TASK OBJECTIVE ▸ After finding the line with "[routing by layer]" in the entries below, retype exactly each line from there through the line with "met5: - / 0 / 0 / 0", including that final line.

MATERIAL TO PROCESS ▸
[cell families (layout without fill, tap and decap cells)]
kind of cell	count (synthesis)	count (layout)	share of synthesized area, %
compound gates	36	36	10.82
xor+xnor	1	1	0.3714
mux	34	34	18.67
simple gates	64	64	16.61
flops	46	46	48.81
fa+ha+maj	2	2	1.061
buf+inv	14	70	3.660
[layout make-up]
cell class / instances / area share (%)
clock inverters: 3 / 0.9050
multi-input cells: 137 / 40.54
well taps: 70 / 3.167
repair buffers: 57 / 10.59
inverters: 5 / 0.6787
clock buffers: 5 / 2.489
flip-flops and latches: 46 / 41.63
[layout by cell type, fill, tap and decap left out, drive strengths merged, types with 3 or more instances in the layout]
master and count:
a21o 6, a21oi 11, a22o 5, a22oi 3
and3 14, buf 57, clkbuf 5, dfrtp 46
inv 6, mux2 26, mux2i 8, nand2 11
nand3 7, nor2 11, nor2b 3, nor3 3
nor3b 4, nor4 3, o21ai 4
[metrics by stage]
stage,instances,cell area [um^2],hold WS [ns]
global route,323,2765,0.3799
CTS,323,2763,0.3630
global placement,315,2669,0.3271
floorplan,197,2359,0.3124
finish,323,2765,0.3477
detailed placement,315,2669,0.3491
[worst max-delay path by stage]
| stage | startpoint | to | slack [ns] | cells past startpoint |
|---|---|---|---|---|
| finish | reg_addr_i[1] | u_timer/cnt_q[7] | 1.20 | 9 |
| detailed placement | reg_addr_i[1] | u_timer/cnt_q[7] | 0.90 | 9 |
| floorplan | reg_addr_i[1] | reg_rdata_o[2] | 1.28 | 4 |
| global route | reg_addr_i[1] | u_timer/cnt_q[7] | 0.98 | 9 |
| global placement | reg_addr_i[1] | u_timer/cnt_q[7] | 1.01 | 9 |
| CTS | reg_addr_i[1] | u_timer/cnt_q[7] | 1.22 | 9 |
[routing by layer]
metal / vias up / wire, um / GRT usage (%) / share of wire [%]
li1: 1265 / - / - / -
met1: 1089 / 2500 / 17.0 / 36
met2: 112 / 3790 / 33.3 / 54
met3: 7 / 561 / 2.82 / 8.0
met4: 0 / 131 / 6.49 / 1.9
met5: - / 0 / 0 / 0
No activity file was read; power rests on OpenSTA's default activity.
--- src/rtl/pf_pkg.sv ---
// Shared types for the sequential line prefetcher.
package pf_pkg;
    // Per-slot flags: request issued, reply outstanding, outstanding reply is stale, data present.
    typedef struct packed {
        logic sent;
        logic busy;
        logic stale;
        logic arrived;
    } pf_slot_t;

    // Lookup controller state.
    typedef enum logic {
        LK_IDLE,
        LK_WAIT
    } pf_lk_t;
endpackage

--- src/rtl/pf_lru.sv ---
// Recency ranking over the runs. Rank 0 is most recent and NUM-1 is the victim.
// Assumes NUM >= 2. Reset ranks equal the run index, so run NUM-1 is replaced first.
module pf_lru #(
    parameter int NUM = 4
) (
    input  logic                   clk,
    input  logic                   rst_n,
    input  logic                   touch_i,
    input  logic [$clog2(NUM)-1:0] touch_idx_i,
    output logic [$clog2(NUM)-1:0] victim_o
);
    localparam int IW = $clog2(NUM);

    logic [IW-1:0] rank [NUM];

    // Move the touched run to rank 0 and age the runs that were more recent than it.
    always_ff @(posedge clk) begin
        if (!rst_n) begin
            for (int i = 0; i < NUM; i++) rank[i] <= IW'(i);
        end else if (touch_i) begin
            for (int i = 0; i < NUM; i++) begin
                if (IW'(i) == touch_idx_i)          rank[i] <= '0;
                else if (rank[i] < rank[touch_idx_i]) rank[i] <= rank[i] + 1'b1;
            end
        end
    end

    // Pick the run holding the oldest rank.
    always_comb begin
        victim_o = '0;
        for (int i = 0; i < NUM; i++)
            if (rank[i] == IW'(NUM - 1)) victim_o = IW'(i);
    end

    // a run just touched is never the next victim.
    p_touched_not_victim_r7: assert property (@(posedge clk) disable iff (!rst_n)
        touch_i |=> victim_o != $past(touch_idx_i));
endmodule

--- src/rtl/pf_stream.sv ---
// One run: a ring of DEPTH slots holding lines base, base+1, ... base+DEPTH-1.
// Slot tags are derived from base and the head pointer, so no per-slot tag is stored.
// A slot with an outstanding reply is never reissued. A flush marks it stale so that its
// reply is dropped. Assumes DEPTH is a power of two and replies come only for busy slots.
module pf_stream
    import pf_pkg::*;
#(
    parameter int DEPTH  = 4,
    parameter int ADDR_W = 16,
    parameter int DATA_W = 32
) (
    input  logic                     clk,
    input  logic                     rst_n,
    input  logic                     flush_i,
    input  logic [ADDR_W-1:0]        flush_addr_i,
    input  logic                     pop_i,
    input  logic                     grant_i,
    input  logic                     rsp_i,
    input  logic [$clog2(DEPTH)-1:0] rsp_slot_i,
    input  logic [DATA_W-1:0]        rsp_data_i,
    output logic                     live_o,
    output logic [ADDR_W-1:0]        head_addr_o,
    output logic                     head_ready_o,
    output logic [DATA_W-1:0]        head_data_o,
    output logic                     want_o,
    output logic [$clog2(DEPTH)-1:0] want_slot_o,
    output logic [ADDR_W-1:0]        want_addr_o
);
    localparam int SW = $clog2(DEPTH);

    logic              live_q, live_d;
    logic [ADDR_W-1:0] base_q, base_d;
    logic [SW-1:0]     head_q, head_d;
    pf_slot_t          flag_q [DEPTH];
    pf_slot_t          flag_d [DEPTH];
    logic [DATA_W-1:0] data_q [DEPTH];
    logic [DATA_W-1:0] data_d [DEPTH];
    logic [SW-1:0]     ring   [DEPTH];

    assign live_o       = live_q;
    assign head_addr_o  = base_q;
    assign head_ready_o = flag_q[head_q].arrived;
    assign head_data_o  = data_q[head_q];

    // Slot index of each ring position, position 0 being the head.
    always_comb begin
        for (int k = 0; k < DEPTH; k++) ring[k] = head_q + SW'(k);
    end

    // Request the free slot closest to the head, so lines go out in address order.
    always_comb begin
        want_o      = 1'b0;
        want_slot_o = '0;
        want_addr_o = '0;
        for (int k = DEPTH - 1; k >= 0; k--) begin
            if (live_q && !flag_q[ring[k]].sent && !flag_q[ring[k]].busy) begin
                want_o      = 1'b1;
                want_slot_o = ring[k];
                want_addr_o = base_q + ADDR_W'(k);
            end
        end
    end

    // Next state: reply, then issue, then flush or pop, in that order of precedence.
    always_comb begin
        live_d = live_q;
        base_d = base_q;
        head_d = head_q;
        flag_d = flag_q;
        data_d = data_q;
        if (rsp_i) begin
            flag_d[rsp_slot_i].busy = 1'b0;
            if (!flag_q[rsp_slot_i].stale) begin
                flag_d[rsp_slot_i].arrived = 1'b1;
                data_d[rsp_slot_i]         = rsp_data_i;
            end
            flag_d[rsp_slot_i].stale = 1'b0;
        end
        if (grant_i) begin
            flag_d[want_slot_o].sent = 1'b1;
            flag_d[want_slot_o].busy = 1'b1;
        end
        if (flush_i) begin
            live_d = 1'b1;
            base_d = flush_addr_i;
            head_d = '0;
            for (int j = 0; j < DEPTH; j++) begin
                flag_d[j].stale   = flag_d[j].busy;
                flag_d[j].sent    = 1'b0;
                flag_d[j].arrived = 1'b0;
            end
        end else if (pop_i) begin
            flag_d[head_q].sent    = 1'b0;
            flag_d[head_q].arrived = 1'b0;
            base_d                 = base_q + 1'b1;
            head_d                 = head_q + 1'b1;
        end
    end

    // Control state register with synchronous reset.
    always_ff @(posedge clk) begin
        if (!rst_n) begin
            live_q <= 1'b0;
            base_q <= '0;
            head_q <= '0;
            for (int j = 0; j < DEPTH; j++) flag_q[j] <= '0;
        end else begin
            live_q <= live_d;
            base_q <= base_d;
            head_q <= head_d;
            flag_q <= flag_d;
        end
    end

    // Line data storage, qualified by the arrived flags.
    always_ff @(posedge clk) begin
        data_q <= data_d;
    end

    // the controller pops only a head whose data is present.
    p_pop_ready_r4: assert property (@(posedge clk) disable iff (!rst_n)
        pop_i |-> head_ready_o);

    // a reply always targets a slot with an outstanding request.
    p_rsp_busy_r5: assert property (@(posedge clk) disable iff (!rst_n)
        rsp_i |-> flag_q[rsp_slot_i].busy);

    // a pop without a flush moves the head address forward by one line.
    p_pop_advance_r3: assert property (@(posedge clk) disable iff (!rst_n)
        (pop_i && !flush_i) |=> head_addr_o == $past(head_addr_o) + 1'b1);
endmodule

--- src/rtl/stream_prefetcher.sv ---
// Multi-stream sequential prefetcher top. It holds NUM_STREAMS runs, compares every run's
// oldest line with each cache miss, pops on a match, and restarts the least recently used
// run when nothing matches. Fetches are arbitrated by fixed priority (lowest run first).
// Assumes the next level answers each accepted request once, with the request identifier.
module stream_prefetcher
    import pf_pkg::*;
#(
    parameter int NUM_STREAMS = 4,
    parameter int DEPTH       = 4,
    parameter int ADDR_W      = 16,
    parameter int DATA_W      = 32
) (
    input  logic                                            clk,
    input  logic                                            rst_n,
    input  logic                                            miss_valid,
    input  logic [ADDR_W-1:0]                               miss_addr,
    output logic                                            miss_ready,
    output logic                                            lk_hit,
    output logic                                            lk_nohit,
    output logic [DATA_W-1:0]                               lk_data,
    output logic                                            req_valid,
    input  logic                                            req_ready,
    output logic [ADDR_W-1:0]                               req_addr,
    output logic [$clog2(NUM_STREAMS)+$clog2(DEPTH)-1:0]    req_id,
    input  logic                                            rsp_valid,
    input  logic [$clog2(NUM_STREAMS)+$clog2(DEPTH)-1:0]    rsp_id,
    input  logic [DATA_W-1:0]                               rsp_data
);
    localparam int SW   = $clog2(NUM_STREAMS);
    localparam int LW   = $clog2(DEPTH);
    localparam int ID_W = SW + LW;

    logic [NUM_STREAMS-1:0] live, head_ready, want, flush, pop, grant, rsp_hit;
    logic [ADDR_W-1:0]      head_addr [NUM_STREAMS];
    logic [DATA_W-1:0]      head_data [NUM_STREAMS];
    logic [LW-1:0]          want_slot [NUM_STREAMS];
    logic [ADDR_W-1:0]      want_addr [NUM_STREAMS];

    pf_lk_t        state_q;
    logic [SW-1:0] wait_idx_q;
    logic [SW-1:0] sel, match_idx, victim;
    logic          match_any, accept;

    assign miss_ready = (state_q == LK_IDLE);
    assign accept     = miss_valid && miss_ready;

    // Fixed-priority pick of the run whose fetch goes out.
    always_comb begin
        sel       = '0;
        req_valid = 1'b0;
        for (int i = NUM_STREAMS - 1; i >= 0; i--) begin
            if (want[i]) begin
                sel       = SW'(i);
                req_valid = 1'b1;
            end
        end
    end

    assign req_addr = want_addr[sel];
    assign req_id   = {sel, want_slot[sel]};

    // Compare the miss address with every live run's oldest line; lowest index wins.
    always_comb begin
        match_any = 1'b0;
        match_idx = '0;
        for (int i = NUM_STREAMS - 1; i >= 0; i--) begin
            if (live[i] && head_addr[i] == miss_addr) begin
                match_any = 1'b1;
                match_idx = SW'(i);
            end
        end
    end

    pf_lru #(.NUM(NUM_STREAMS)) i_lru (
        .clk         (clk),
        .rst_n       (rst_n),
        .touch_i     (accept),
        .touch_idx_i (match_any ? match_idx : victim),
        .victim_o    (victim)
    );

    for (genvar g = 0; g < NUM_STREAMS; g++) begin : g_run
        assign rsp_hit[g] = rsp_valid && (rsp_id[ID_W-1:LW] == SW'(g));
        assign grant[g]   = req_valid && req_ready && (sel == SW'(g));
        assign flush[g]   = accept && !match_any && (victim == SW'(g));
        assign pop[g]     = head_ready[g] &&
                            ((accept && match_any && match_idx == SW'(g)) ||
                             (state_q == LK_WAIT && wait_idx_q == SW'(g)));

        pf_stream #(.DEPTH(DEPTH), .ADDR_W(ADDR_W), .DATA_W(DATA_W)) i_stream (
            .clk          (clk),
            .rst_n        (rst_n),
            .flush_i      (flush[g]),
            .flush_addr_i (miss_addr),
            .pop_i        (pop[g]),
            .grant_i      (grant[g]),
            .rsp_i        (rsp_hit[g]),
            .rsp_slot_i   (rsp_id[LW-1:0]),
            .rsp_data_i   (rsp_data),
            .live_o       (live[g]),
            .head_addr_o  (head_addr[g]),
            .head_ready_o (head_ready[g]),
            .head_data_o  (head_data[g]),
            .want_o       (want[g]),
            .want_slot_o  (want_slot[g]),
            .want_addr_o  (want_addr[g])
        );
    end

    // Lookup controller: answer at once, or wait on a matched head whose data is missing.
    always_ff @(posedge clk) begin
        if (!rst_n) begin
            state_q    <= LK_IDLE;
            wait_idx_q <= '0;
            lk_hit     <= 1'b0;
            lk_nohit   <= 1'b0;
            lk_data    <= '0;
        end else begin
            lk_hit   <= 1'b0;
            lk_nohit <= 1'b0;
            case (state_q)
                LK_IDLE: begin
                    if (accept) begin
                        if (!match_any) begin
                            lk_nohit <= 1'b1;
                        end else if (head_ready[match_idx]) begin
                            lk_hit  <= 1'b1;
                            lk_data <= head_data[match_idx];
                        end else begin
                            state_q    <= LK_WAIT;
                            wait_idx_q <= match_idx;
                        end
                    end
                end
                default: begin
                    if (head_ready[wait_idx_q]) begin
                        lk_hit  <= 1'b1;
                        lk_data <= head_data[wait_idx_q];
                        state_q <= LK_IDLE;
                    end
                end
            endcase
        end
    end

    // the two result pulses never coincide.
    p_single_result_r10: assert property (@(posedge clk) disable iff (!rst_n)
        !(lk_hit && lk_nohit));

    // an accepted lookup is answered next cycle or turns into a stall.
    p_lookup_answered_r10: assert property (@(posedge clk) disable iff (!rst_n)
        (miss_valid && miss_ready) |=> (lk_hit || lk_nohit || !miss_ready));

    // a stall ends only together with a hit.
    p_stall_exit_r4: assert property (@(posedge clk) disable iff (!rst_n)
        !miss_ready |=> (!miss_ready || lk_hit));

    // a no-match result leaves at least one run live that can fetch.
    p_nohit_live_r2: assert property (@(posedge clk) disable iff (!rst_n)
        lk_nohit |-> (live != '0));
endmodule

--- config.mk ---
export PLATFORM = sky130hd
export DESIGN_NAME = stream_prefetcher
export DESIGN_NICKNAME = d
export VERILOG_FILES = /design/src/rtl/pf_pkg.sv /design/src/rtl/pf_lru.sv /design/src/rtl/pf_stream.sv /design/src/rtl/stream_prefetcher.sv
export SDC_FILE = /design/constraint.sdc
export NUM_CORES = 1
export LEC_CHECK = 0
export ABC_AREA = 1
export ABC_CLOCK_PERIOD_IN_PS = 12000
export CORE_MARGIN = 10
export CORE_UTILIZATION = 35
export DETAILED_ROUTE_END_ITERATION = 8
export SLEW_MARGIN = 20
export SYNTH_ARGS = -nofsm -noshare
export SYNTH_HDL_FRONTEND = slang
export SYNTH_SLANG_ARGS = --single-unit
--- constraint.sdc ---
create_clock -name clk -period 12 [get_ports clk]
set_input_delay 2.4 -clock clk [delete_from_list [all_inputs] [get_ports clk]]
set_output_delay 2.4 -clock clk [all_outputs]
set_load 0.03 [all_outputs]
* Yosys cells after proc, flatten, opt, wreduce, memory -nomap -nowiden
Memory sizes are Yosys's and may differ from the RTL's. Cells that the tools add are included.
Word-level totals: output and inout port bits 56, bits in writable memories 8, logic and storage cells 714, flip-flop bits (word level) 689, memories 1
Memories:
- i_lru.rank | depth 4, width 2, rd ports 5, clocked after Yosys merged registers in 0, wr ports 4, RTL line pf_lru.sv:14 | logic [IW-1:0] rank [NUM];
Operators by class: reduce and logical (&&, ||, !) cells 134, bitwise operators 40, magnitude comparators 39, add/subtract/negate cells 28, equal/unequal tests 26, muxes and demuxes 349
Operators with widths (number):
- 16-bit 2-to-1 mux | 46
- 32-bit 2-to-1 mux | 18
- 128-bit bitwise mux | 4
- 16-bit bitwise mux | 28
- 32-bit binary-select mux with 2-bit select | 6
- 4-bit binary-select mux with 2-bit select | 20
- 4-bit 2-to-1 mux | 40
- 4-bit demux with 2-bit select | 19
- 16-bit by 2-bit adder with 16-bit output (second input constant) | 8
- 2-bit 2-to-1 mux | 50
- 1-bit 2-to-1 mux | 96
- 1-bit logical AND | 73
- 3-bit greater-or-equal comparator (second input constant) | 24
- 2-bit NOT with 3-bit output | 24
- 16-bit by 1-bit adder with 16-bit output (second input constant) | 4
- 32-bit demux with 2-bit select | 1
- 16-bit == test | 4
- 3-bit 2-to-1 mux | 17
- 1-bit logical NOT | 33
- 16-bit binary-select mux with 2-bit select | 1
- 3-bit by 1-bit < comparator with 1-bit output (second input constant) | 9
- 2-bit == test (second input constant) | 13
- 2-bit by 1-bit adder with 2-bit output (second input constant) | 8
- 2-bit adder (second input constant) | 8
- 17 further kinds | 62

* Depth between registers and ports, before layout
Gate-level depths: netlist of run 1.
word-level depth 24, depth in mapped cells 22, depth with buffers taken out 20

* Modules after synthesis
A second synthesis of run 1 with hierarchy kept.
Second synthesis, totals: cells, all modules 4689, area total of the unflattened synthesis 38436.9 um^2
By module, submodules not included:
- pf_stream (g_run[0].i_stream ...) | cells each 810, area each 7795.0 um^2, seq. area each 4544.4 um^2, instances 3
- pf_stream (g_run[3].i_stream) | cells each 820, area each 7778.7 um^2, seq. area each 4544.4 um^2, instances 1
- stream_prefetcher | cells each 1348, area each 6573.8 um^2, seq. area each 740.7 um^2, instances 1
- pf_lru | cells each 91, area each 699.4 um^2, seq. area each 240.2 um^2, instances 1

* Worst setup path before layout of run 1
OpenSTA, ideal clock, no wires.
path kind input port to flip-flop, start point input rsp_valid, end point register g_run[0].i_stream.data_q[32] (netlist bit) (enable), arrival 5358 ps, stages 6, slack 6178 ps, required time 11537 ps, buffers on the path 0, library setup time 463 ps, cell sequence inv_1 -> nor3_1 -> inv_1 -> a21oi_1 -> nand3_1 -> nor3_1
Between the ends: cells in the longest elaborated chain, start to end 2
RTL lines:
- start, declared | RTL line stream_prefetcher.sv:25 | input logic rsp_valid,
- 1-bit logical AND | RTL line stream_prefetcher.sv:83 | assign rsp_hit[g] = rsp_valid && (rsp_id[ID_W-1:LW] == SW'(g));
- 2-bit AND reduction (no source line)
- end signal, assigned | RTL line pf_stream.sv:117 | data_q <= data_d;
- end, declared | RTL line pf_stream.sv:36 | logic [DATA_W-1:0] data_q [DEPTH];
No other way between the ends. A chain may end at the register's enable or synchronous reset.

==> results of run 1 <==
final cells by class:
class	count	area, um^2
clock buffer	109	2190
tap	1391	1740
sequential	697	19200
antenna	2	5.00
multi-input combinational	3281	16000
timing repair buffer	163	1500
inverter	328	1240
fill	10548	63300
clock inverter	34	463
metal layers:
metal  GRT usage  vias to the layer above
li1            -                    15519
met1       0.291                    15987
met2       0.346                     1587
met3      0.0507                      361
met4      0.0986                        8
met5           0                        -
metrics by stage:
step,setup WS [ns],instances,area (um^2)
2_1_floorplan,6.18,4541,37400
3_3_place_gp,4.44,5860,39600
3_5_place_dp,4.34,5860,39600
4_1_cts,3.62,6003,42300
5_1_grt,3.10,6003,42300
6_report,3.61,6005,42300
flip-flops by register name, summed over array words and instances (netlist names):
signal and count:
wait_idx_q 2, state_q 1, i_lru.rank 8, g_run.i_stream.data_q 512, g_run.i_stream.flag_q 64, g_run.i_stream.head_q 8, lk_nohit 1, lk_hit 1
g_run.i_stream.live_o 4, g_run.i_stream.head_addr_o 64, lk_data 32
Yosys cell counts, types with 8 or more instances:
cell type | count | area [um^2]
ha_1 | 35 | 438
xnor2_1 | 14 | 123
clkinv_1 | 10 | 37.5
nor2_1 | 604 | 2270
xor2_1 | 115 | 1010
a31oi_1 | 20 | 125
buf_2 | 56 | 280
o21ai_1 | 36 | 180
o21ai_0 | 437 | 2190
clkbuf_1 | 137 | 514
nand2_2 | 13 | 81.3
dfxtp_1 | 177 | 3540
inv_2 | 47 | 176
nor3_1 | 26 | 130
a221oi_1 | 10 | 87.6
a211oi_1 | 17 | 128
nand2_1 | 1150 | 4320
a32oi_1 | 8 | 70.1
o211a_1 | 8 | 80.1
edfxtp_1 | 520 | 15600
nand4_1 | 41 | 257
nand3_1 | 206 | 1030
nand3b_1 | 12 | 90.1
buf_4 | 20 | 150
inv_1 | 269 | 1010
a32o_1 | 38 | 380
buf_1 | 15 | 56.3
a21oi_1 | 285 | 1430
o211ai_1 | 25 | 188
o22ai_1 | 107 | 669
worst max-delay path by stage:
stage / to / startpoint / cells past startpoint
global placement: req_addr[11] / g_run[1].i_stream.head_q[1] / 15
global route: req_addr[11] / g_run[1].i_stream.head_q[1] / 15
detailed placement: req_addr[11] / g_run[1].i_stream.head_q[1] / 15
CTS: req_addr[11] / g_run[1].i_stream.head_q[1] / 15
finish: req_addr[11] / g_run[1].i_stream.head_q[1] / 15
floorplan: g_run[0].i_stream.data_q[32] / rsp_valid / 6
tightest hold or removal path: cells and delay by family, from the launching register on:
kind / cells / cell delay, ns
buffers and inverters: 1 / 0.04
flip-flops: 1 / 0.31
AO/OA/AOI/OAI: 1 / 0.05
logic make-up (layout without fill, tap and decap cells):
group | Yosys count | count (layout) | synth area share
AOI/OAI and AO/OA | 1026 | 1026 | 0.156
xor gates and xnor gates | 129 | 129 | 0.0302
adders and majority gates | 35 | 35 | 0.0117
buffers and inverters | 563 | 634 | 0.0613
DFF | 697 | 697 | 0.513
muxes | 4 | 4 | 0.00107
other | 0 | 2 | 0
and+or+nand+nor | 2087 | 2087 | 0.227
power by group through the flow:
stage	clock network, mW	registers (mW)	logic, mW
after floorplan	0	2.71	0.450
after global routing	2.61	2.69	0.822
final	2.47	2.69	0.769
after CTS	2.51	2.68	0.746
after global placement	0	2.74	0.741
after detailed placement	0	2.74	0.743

FINISHED EXERCISE ▸
[routing by layer]
metal / vias up / wire, um / GRT usage (%) / share of wire [%]
li1: 1265 / - / - / -
met1: 1089 / 2500 / 17.0 / 36
met2: 112 / 3790 / 33.3 / 54
met3: 7 / 561 / 2.82 / 8.0
met4: 0 / 131 / 6.49 / 1.9
met5: - / 0 / 0 / 0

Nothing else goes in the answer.